The dollar surged on Tuesday to a 20-year high against the Japanese yen, underpinned by the divergence in monetary policy between a Federal Reserve determined to keep a lid on soaring inflation and a Bank of Japan that has kept interest rates ultra-low.
The greenback hit 128.97 yen, the highest since May 2002. It was last up 1.5% at 128.94 yen. The dollar has risen 5.9% on the yen so far this month, on pace for the largest monthly percentage rise since 2016.
“The BOJ has done the opposite of normalization. They have dug their heels in,” said Richard Benson, co-chief investment officer at Millennium Global Investments in London.
Benson believes Japanese monetary authorities could actually intervene to strengthen the yen, but it is not about a particular level.
“I wouldn’t be surprised if the BOJ intervenes because they have a lot of dollars and they can just sell them easily,” Benson said. “There are obvious numbers to talk about and levels, but the narrative is very much about speed as opposed to level. So slow and gradual is fine.”
Japanese Finance Minister Shunichi Suzuki made the most explicit warning against the yen’s recent slump on Tuesday, saying the damage to the economy from a weakening currency at present is greater than the benefits from it.
Morgan Stanley, in its latest research note, said the yen’s decline versus the dollar was justified amid Japan’s worsening terms of trade, with soaring raw materials driving up import costs, as well as contrasting inflation outlooks between the countries.
While Japan’s core consumer price index (CPI) data, to be released on Thursday, likely rose 0.8% in March from a year earlier, faster than a 0.6% gain in February, the level is still way below the BOJ’s long-held inflation target of 2%.
The dollar index, which measures the greenback against six other currencies, also climbed on Tuesday, rising past 101 for the first time in more than two years. It was last up 0.2% at 100.98.

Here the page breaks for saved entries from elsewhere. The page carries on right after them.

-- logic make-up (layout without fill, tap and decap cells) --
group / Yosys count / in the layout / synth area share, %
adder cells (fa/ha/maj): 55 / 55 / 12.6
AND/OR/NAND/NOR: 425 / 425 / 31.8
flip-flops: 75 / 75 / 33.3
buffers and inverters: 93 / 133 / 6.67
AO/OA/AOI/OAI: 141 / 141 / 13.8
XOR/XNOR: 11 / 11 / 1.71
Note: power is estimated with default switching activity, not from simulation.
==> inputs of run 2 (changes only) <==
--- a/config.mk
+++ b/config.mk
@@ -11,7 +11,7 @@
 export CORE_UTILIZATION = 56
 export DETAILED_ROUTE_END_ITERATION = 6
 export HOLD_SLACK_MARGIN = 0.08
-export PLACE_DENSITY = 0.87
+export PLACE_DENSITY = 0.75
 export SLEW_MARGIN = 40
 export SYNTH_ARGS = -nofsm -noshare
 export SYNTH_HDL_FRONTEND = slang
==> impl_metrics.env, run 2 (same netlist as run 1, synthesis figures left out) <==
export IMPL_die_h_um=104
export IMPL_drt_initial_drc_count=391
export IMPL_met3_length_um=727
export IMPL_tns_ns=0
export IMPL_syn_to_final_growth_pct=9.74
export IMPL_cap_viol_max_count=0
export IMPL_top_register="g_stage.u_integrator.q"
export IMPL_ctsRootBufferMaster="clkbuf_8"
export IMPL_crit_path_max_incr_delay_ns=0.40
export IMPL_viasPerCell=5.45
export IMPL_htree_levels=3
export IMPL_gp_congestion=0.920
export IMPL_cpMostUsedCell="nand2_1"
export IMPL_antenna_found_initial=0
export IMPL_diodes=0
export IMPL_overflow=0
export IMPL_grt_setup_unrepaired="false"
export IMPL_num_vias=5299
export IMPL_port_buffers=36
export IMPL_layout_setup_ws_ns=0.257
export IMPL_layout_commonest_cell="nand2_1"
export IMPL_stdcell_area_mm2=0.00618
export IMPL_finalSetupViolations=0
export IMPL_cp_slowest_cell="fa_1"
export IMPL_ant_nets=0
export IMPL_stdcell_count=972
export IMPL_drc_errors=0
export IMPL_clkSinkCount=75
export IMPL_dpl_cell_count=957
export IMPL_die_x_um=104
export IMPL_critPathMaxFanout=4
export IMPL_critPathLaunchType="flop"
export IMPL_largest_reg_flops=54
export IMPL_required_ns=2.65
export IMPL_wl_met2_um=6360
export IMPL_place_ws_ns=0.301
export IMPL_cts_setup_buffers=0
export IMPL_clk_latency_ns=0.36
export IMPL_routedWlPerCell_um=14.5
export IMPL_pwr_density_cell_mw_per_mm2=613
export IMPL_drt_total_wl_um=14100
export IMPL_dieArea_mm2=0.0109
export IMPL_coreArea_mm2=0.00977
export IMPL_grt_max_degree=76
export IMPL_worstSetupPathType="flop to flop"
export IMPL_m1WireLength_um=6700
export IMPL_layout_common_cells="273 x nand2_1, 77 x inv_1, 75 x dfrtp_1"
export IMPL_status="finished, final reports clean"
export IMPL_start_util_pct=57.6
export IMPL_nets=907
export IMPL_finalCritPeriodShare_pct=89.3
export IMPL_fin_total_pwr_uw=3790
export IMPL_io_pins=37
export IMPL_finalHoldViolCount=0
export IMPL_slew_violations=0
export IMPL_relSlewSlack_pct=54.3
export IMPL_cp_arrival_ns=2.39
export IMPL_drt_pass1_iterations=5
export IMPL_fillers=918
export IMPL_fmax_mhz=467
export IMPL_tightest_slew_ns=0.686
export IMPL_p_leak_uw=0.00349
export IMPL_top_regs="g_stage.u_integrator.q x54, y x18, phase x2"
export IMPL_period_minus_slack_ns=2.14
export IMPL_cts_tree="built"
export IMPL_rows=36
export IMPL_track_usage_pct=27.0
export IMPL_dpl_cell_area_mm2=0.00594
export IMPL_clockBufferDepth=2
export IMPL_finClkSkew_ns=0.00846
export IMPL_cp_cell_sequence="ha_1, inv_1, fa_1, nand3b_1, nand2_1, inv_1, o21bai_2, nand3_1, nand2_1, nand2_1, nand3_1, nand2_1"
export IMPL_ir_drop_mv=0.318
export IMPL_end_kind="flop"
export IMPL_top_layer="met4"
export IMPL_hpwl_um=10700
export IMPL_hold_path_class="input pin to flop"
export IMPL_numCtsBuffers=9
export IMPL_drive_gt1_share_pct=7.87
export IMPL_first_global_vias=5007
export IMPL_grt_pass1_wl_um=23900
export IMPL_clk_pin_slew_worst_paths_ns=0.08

Providing a dollar lift is the continued rise in U.S. yields. U.S. benchmark 10-year Treasury yields hit 2.93% on Tuesday, the highest since December 2018, while U.S. 10-year inflation-linked bond yields rose to -0.01%, on the cusp of turning positive for the first time in two years.
Chicago Federal Reserve Bank President Charles Evans, who is not a voter on this year’s Federal Open Market Committee, said on Tuesday he is “comfortable” with a round of rate hikes this year that includes two 50 basis-point increases and reaches a neutral setting by year end, but he does not see the need for bigger hikes.
Evans joins a chorus of Fed speakers who are pushing for front-loading the rate increases.
The greenback rose to 0.9519 francs versus the Swiss currency, the highest since June 2020. It last changed hands at 0.9513 francs, up 0.7%.
The euro recovered some ground, trading 0.1% higher against the dollar at $1.0791, but stayed just off last week’s two-year low of $1.0756.